I needed to go to the x-ray dept, fill out another form (all with the same information) and pay another fee for the technician to take the picture. Then Phil was wheeled down the hall, the x-ray taken, and the doctor declared profoundly that it was "worse than bad." This did not bode well. It was clear that Phil would need to stay the night. An injection for pain was finally administered (about two hours after arrival).
Next, blood was taken. Oh, but there is no lab in the hospital, so Julie and I had to hand deliver the blood to an all-night lab some blocks away in a rather seedy neighborhood. We cruised the blocks until we localized the lab, shook the gate for the guard to wake up and let us in, took a complaining elevator to the 2nd floor, and submitted the blood. I filled out more forms and another payment (higher than the previous two) was exacted. Finally the blood was put into the centrifuge. The next client coming in warned us that the elevator was not working (had trapped him for a while), so we thanked him and took the stairs.
Upon regaining the hospital, we learned that now I would have to raise $1800 for Phil to be admitted that night.

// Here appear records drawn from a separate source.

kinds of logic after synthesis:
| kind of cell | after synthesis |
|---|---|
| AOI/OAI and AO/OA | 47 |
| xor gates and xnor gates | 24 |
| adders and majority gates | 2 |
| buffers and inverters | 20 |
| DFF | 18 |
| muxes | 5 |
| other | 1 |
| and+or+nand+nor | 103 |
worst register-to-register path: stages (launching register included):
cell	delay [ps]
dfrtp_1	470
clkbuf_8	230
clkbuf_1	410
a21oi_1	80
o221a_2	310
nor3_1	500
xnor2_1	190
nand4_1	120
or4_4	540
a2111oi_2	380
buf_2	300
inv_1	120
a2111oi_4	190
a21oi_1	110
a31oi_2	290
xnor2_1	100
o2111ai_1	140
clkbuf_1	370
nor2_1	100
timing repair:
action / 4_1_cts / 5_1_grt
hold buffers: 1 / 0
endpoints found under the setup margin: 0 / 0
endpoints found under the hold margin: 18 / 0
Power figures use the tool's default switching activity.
--- src/rtl/cerr_pkg.sv ---
// Shared constants and types for the carrier loop error output stage.
// Assumes two modulator pairs and a six-bit configuration register.
package cerr_pkg;
    localparam int NUM_PAIRS    = 2;
    localparam int CFG_W        = 6;
    localparam int BIT_OUT_SEL  = 0;   // parallel word replaces the pairs
    localparam int BIT_PAR_EN   = 1;   // parallel pads driven
    localparam int BIT_DAC_CLK  = 2;   // DAC clock on shared pin
    localparam int BIT_PAIR_DIS = 4;   // [5:4] active-low pair enables

    typedef struct packed {
        logic [NUM_PAIRS-1:0] pair_dis;
        logic                 dac_clk_sel;
        logic                 par_en;
        logic                 out_sel;
    } cerr_cfg_t;
endpackage

--- src/rtl/cerr_cfg_reg.sv ---
// Configuration register for the error output stage.
// Holds the mode fields; reset value is all zero (both pairs on).
// Assumes a write strobe synchronous to clk; no read path is needed.
module cerr_cfg_reg
    import cerr_pkg::*;
(
    input  logic             clk,
    input  logic             rst_n,
    input  logic             we,
    input  logic [CFG_W-1:0] wdata,
    output cerr_cfg_t        cfg
);
    logic unused_cfg_bit;
    assign unused_cfg_bit = wdata[3];

    // Capture the decoded fields on a write, clear them on reset.
    always_ff @(posedge clk) begin
        if (!rst_n) begin
            cfg <= '0;
        end else if (we) begin
            cfg.out_sel     <= wdata[BIT_OUT_SEL];
            cfg.par_en      <= wdata[BIT_PAR_EN];
            cfg.dac_clk_sel <= wdata[BIT_DAC_CLK];
            cfg.pair_dis    <= wdata[BIT_PAIR_DIS +: NUM_PAIRS];
        end
    end
endmodule

--- src/rtl/cerr_offset_reg.sv ---
// Converts the signed error word to offset binary and registers it on
// each new sample, so it stays steady until the next one. Also makes a
// one-cycle DAC clock pulse that rises one edge after the word update.
// Assumes err_valid pulses have at least one idle cycle between them
// when the DAC clock is in use.
module cerr_offset_reg #(
    parameter int W = 6
) (
    input  logic         clk,
    input  logic         rst_n,
    input  logic         err_valid,
    input  logic [W-1:0] err_in,
    output logic [W-1:0] code_q,
    output logic         dac_clk_q
);
    localparam logic [W-1:0] MID_CODE = {1'b1, {(W-1){1'b0}}};

    logic pend_q;

    // Register the offset binary word on each valid sample.
    always_ff @(posedge clk) begin
        if (!rst_n)         code_q <= MID_CODE;
        else if (err_valid) code_q <= {~err_in[W-1], err_in[W-2:0]};
    end

    // Delay the sample strobe twice to place the DAC clock after the update.
    always_ff @(posedge clk) begin
        if (!rst_n) begin
            pend_q    <= 1'b0;
            dac_clk_q <= 1'b0;
        end else begin
            pend_q    <= err_valid;
            dac_clk_q <= pend_q;
        end
    end
endmodule

--- src/rtl/cerr_sigma_delta.sv ---
// First-order sigma-delta modulator. The residue plus the code produces
// a carry, and that carry is the registered bitstream. Ones density is
// code / 2**W, exact over any 2**W consecutive clocks.
// Assumes the code is held constant by the caller between samples.
module cerr_sigma_delta #(
    parameter int W = 6
) (
    input  logic         clk,
    input  logic         rst_n,
    input  logic [W-1:0] code,
    output logic         bit_q
);
    logic [W-1:0] acc_q;
    logic [W:0]   sum;

    assign sum = {1'b0, acc_q} + {1'b0, code};

    // Advance the residue and register the carry on every clock.
    always_ff @(posedge clk) begin
        if (!rst_n) begin
            acc_q <= '0;
            bit_q <= 1'b0;
        end else begin
            acc_q <= sum[W-1:0];
            bit_q <= sum[W];
        end
    end
endmodule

He could not travel and would not be able to go home, nor would he be allowed into the ward until they saw the green. It was 11 p.m. This is my first genuine encounter with an African Catch-22. Two of our team leaders tried to reason with them. Our mission has used them for years, and they have sent referrals to our mission hospital in the north. The matron finally relented and agreed to accept him for $500 that night. I had to go home and bring it before they would let me fill out the next forms and hope for his admission. After I paid that, they handed me the ER bill, I was stupefied.

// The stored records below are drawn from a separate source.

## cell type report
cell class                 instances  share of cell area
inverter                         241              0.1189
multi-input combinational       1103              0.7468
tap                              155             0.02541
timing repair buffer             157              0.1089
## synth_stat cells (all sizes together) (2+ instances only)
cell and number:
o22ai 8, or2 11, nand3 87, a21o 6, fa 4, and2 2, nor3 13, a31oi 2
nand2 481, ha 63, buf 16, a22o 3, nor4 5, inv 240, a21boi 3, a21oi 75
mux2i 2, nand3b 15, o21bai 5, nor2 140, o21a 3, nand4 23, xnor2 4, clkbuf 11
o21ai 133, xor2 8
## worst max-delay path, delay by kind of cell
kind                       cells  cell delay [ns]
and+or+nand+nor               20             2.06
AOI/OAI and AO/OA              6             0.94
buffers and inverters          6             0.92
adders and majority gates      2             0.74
### src/rtl/awd_regfile.sv
module awd_regfile
    import awd_pkg::*;
#(
    parameter int NUM_WIN = 16,
    localparam int IDX_W  = $clog2(NUM_WIN),
    localparam int SPAN_W = IDX_W + 4,
    localparam int RA_W   = SPAN_W + 1
) (
    input  logic                   clk,
    input  logic                   rst_n,
    input  logic                   wr_i,
    input  logic [RA_W-1:0]        addr_i,
    input  logic [DATA_W-1:0]      wdata_i,
    output logic [DATA_W-1:0]      rdata_o,
    output win_cfg_t [NUM_WIN-1:0] cfg_o,
    output logic                   bypass_o
);
    typedef struct packed {
        win_cfg_t [NUM_WIN-1:0] win;
        logic                   bypass;
    } rf_t;

    rf_t st_d, st_q;

    logic [IDX_W-1:0] idx;
    logic [1:0]       word;
    logic             in_win;
    logic             is_gctl;

    assign idx     = addr_i[SPAN_W-1:4];
    assign word    = addr_i[3:2];
    assign in_win  = !addr_i[RA_W-1];
    assign is_gctl = addr_i[RA_W-1] && (addr_i[SPAN_W-1:0] == '0);

    always_comb begin
        st_d = st_q;
        if (wr_i) begin
            if (is_gctl) begin
                st_d.bypass = wdata_i[BYP_POS];
            end else if (in_win) begin
                case (word)
                    2'd0: begin
                        st_d.win[idx].en  = wdata_i[0];
                        st_d.win[idx].tgt = wdata_i[TGT_POS +: TGT_W];
                    end
                    2'd2: st_d.win[idx].lo = wdata_i[BND_POS +: BND_W];
                    2'd3: st_d.win[idx].hi = wdata_i[BND_POS +: BND_W];
                    default: ;
                endcase
            end
        end
    end

    always_ff @(posedge clk) begin
        if (!rst_n) st_q <= '0;
        else        st_q <= st_d;
    end

    always_comb begin
        rdata_o = '0;
        if (is_gctl) begin
            rdata_o[BYP_POS] = st_q.bypass;
        end else if (in_win) begin
            case (word)
                2'd0: begin
                    rdata_o[0]                = st_q.win[idx].en;
                    rdata_o[TGT_POS +: TGT_W] = st_q.win[idx].tgt;
                end
                2'd2: rdata_o[BND_POS +: BND_W] = st_q.win[idx].lo;
                2'd3: rdata_o[BND_POS +: BND_W] = st_q.win[idx].hi;
                default: ;
            endcase
        end
    end

    assign cfg_o    = st_q.win;
    assign bypass_o = st_q.bypass;


    bypass_wr_chk: assert property (@(posedge clk) disable iff (!rst_n)
        (wr_i && is_gctl) |=> (bypass_o == $past(wdata_i[BYP_POS])));


    ctrl_keeps_bounds_chk: assert property (@(posedge clk) disable iff (!rst_n)
        (wr_i && in_win && word == 2'd0) |=>
            (cfg_o[$past(idx)].lo == $past(cfg_o[idx].lo)) &&
            (cfg_o[$past(idx)].hi == $past(cfg_o[idx].hi)));
endmodule

### src/rtl/awd_match.sv
module awd_match
    import awd_pkg::*;
#(
    parameter int NUM_WIN = 16
) (
    input  win_cfg_t [NUM_WIN-1:0] cfg_i,
    input  logic [PA_W-1:0]        addr_i,
    output logic [NUM_WIN-1:0]     match_o
);
    logic [BND_W-1:0] chunk;
    assign chunk = addr_i[PA_W-1:GRAN_LSB];

    for (genvar n = 0; n < NUM_WIN; n++) begin : g_win
        logic ge_lo, le_hi;
        assign ge_lo      = (chunk >= cfg_i[n].lo);
        assign le_hi      = (chunk <= cfg_i[n].hi);
        assign match_o[n] = cfg_i[n].en && ge_lo && le_hi;
    end
endmodule
**src/rtl/rs_pkg.sv**
```systemverilog
package rs_pkg;

    typedef enum logic [1:0] {
        ENT_FREE  = 2'd0,
        ENT_WAIT  = 2'd1,
        ENT_READY = 2'd2
    } ent_state_e;

endpackage

```
**src/rtl/rs_slot.sv**
```systemverilog
// One source operand: either a held value or a pending producer tag.
module rs_slot #(
    parameter int DATA_W = 16,
    parameter int TAG_W  = 4
) (
    input  logic              clk,
    input  logic              rst_n,
    input  logic              load,
    input  logic              ld_rdy,
    input  logic [DATA_W-1:0] ld_val,
    input  logic [TAG_W-1:0]  ld_tag,
    input  logic              listen,
    input  logic              bc_valid,
    input  logic [TAG_W-1:0]  bc_tag,
    input  logic [DATA_W-1:0] bc_data,
    output logic              have_nxt,
    output logic [DATA_W-1:0] val
);

    logic              have_q;
    logic [TAG_W-1:0]  tag_q;
    logic [DATA_W-1:0] val_q;
    logic              hit_ld;
    logic              hit_live;

    always_comb begin
        hit_ld   = bc_valid && (bc_tag == ld_tag);
        hit_live = listen && !have_q && bc_valid && (bc_tag == tag_q);
        if (load) begin
            have_nxt = ld_rdy || hit_ld;
        end else begin
            have_nxt = have_q || hit_live;
        end
    end

    always_ff @(posedge clk) begin
        if (!rst_n) begin
            have_q <= 1'b0;
            tag_q  <= '0;
            val_q  <= '0;
        end else if (load) begin
            tag_q <= ld_tag;
            if (ld_rdy) begin
                have_q <= 1'b1;
                val_q  <= ld_val;
            end else if (hit_ld) begin
                have_q <= 1'b1;
                val_q  <= bc_data;
            end else begin
                have_q <= 1'b0;
            end
        end else if (hit_live) begin
            have_q <= 1'b1;
            val_q  <= bc_data;
        end
    end

    assign val = val_q;

endmodule

```
**src/rtl/rs_entry.sv**
```systemverilog
// One buffer slot: state machine plus its operands and payload.
module rs_entry
    import rs_pkg::*;
#(
    parameter int DATA_W = 16,
    parameter int TAG_W  = 4,
    parameter int OP_W   = 4,
    parameter int NSRC   = 2
) (
    input  logic                         clk,
    input  logic                         rst_n,
    input  logic                         alloc_we,
    input  logic [OP_W-1:0]              alloc_op,
    input  logic [NSRC-1:0]              alloc_rdy,
    input  logic [NSRC-1:0][DATA_W-1:0]  alloc_val,
    input  logic [NSRC-1:0][TAG_W-1:0]   alloc_tag,
    input  logic [TAG_W-1:0]             alloc_dst,
    input  logic                         bc_valid,
    input  logic [TAG_W-1:0]             bc_tag,
    input  logic [DATA_W-1:0]            bc_data,
    input  logic                         take,
    output logic                         is_free,
    output logic                         is_ready,
    output logic [OP_W-1:0]              ent_op,
    output logic [NSRC-1:0][DATA_W-1:0]  ent_val,
    output logic [TAG_W-1:0]             ent_dst
);

    ent_state_e      state_q;
    ent_state_e      state_d;
    logic [NSRC-1:0] have_nxt;
    logic            listen;
    logic [OP_W-1:0] op_q;
    logic [TAG_W-1:0] dst_q;

    assign listen = (state_q == ENT_WAIT);

    for (genvar s = 0; s < NSRC; s++) begin : g_src
        rs_slot #(
            .DATA_W(DATA_W),
            .TAG_W (TAG_W)
        ) u_slot (
            .clk     (clk),
            .rst_n   (rst_n),
            .load    (alloc_we),
            .ld_rdy  (alloc_rdy[s]),
            .ld_val  (alloc_val[s]),
            .ld_tag  (alloc_tag[s]),
            .listen  (listen),
            .bc_valid(bc_valid),
            .bc_tag  (bc_tag),
            .bc_data (bc_data),
            .have_nxt(have_nxt[s]),
            .val     (ent_val[s])
        );
    end

    // state register
    always_ff @(posedge clk) begin
        if (!rst_n) begin
            state_q <= ENT_FREE;
        end else begin
            state_q <= state_d;
        end
    end

    // transitions
    always_comb begin
        state_d = state_q;
        unique case (state_q)
            ENT_FREE: begin
                if (alloc_we) begin
                    state_d = (&have_nxt) ? ENT_READY : ENT_WAIT;   // fill-ready / fill-wait
                end
            end
            ENT_WAIT: begin
                if (&have_nxt) begin
                    state_d = ENT_READY;                           // wake
                end
            end
            ENT_READY: begin
                if (take) begin
                    state_d = ENT_FREE;                            // drain
                end
            end
            default: state_d = ENT_FREE;
        endcase
    end

    always_ff @(posedge clk) begin
        if (!rst_n) begin
            op_q  <= '0;
            dst_q <= '0;
        end else if (alloc_we) begin
            op_q  <= alloc_op;
            dst_q <= alloc_dst;
        end
    end

    // outputs
    always_comb begin
        is_free  = 1'b0;
        is_ready = 1'b0;
        unique case (state_q)
            ENT_FREE:  is_free  = 1'b1;
            ENT_WAIT:  is_ready = 1'b0;
            ENT_READY: is_ready = 1'b1;
            default:   is_free  = 1'b1;
        endcase
        ent_op  = op_q;
        ent_dst = dst_q;
    end

endmodule

```
**src/rtl/rs_lowpick.sv**
```systemverilog
// Lowest-index one-hot selector.
module rs_lowpick #(
    parameter int N = 4
) (
    input  logic [N-1:0] req,
    output logic [N-1:0] grant,
    output logic         any
);

    always_comb begin
        grant = '0;
        any   = 1'b0;
        for (int i = 0; i < N; i++) begin
            if (req[i] && !any) begin
                grant[i] = 1'b1;
                any      = 1'b1;
            end
        end
    end

endmodule

```
**src/rtl/rs_station.sv**
```systemverilog
module rs_station
    import rs_pkg::*;
#(
    parameter int NUM_ENT = 4,
    parameter int DATA_W  = 16,
    parameter int TAG_W   = 4,
    parameter int OP_W    = 4
) (
    input  logic              clk,
    input  logic              rst_n,
    input  logic              alloc_valid,
    input  logic [OP_W-1:0]   alloc_op,
    input  logic              alloc_a_rdy,
    input  logic [DATA_W-1:0] alloc_a_val,
    input  logic [TAG_W-1:0]  alloc_a_tag,
    input  logic              alloc_b_rdy,
    input  logic [DATA_W-1:0] alloc_b_val,
    input  logic [TAG_W-1:0]  alloc_b_tag,
    input  logic [TAG_W-1:0]  alloc_dst,
    output logic              alloc_full,
    input  logic              bc_valid,
    input  logic [TAG_W-1:0]  bc_tag,
    input  logic [DATA_W-1:0] bc_data,
    output logic              iss_valid,
    input  logic              iss_ready,
    output logic [OP_W-1:0]   iss_op,
    output logic [DATA_W-1:0] iss_src_a,
    output logic [DATA_W-1:0] iss_src_b,
    output logic [TAG_W-1:0]  iss_dst
);

    localparam int NSRC = 2;

    logic [NUM_ENT-1:0] ent_free;
    logic [NUM_ENT-1:0] ent_ready;
    logic [NUM_ENT-1:0] alloc_grant;
    logic [NUM_ENT-1:0] iss_grant;
    logic               free_any;
    logic               ready_any;
    logic               alloc_fire;
    logic               iss_fire;

    logic [NSRC-1:0]             src_rdy;
    logic [NSRC-1:0][DATA_W-1:0] src_val;
    logic [NSRC-1:0][TAG_W-1:0]  src_tag;

    logic [OP_W-1:0]             e_op  [NUM_ENT];
    logic [NSRC-1:0][DATA_W-1:0] e_val [NUM_ENT];
    logic [TAG_W-1:0]            e_dst [NUM_ENT];

    assign src_rdy = {alloc_b_rdy, alloc_a_rdy};
    assign src_val = {alloc_b_val, alloc_a_val};
    assign src_tag = {alloc_b_tag, alloc_a_tag};

    rs_lowpick #(.N(NUM_ENT)) u_free_pick (
        .req  (ent_free),
        .grant(alloc_grant),
        .any  (free_any)
    );

    rs_lowpick #(.N(NUM_ENT)) u_iss_pick (
        .req  (ent_ready),
        .grant(iss_grant),
        .any  (ready_any)
    );

    assign alloc_full = !free_any;
    assign alloc_fire = alloc_valid && free_any;
    assign iss_valid  = ready_any;
    assign iss_fire   = ready_any && iss_ready;

    for (genvar e = 0; e < NUM_ENT; e++) begin : g_ent
        rs_entry #(
            .DATA_W(DATA_W),
            .TAG_W (TAG_W),
            .OP_W  (OP_W),
            .NSRC  (NSRC)
        ) u_ent (
            .clk      (clk),
            .rst_n    (rst_n),
            .alloc_we (alloc_fire && alloc_grant[e]),
            .alloc_op (alloc_op),
            .alloc_rdy(src_rdy),
            .alloc_val(src_val),
            .alloc_tag(src_tag),
            .alloc_dst(alloc_dst),
            .bc_valid (bc_valid),
            .bc_tag   (bc_tag),
            .bc_data  (bc_data),
            .take     (iss_fire && iss_grant[e]),
            .is_free  (ent_free[e]),
            .is_ready (ent_ready[e]),
            .ent_op   (e_op[e]),
            .ent_val  (e_val[e]),
            .ent_dst  (e_dst[e])
        );
    end

    // AND-OR mux of the granted slot onto the issue port
    always_comb begin
        iss_op    = '0;
        iss_src_a = '0;
        iss_src_b = '0;
        iss_dst   = '0;
        for (int e = 0; e < NUM_ENT; e++) begin
            iss_op    |= e_op[e]     & {OP_W{iss_grant[e]}};
            iss_src_a |= e_val[e][0] & {DATA_W{iss_grant[e]}};
            iss_src_b |= e_val[e][1] & {DATA_W{iss_grant[e]}};
            iss_dst   |= e_dst[e]    & {TAG_W{iss_grant[e]}};
        end
    end

endmodule

```
$ cat src/rtl/adc_seq_regs.sv
module adc_seq_regs
  import adc_seq_pkg::*;
#(
  parameter int N_STEPS = 16,
  parameter int N_LINES = 8,
  parameter int OPEN_W  = 18,
  parameter int SAMP_W  = 8,
  parameter int AVG_W   = 3,
  localparam int STEP_W = $clog2(N_STEPS),
  localparam int SEL_W  = $clog2(N_LINES),
  localparam int MASK_W = N_STEPS + 1
) (
  input  logic              clk,
  input  logic              rst,
  input  logic              we,
  input  logic [ADDR_W-1:0] addr,
  input  logic [REG_W-1:0]  wdata,
  output logic [REG_W-1:0]  rdata,
  input  logic              mask_clr,
  input  logic              busy,
  input  logic [STEP_W-1:0] cur_step,
  output logic              mod_en,
  output logic [MASK_W-1:0] mask,
  output logic [SEL_W-1:0]  line_a [N_STEPS],
  output logic [AVG_W-1:0]  avg_a  [N_STEPS],
  output logic              cont_a [N_STEPS],
  output logic [OPEN_W-1:0] open_a [N_STEPS],
  output logic [SAMP_W-1:0] samp_a [N_STEPS]
);

  logic             mask_wr;
  logic [REG_W-1:0] rd_word;
  logic [STEP_W-1:0] ridx;
  logic             unused_wbits;

  assign mask_wr      = we && (addr == A_MASK);
  assign ridx         = addr[STEP_W-1:0];
  assign unused_wbits = ^wdata;

  always_ff @(posedge clk) begin
    if (rst) begin
      mod_en <= 1'b0;
      mask   <= '0;
    end else begin
      if (we && addr == A_CTRL) mod_en <= wdata[0];
      if (mask_clr)             mask   <= '0;
      if (mask_wr)              mask   <= wdata[MASK_W-1:0];
    end
  end

  for (genvar g = 0; g < N_STEPS; g++) begin : g_step
    localparam logic [ADDR_W-1:0] CFG_A = {A_CFG_PAGE, 4'(g)};
    localparam logic [ADDR_W-1:0] DLY_A = {A_DLY_PAGE, 4'(g)};
    always_ff @(posedge clk) begin
      if (rst) begin
        line_a[g] <= '0;
        avg_a[g]  <= '0;
        cont_a[g] <= 1'b0;
        open_a[g] <= '0;
        samp_a[g] <= '0;
      end else if (we) begin
        if (addr == CFG_A) begin
          line_a[g] <= wdata[SEL_W-1:0];
          avg_a[g]  <= wdata[CFG_AVG_LSB +: AVG_W];
          cont_a[g] <= wdata[CFG_CONT_BIT];
        end
        if (addr == DLY_A) begin
          open_a[g] <= wdata[OPEN_W-1:0];
          samp_a[g] <= wdata[DLY_SMP_LSB +: SAMP_W];
        end
      end
    end
  end

  always_comb begin
    rd_word = '0;
    if (addr == A_CTRL) begin
      rd_word[0] = mod_en;
    end else if (addr == A_MASK) begin
      rd_word[MASK_W-1:0] = mask;
    end else if (addr == A_STAT) begin
      rd_word = busy ? (STAT_BUSY | REG_W'(cur_step)) : STAT_IDLE;
    end else if (addr[5:4] == A_CFG_PAGE && int'(addr[3:0]) < N_STEPS) begin
      rd_word[SEL_W-1:0]              = line_a[ridx];
      rd_word[CFG_AVG_LSB +: AVG_W]   = avg_a[ridx];
      rd_word[CFG_CONT_BIT]           = cont_a[ridx];
    end else if (addr[5:4] == A_DLY_PAGE && int'(addr[3:0]) < N_STEPS) begin
      rd_word[OPEN_W-1:0]             = open_a[ridx];
      rd_word[DLY_SMP_LSB +: SAMP_W]  = samp_a[ridx];
    end
  end

  always_ff @(posedge clk) begin
    if (rst) rdata <= '0;
    else     rdata <= rd_word;
  end


  mask_clear_chk: assert property (@(posedge clk) disable iff (rst)
    (mask_clr && !mask_wr) |=> (mask == '0));

endmodule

Things take longer in Africa, you'd think I'd get used to it after two decades. He came in on June 31st and was finally admitted on July 1. He was exhausted with pain and bureaucracy. When they wheeled him up to his two-man room, the light was unceremoniously turned on, waking the patient in the other bed. Fortunately, he turned out to be a wonderful cell-mate and they are fast friends now.
The next day I attempted a variety of unsympathetic ATM machines, managed to find some money Phil had hidden and paid up for admittance. He was scheduled to be operated on that afternoon, but I had to come and pay deposits for the surgeon and anesthetist. After the surgery, I was called at home to come and pay for x-rays before he would be taken to diagnostic imaging. And so it went through the week. Each time a new expense appeared, I had to pay before it would be rendered.
I am still boggled that when he was coming home we were presented with another bill in the thousands. And he still has the surgeon's fee for the two operations. To be perfectly fair, the care was wonderful. The technicians and nurses were professional. The service was gracious. And the total cost was, of course, less than it would have been in the US. But the obvious priority of being paid was a reminder to me that as I am "serving" it is important for me to do it with a servant heart. Mercenary service is not really service at all, it is delivering a product.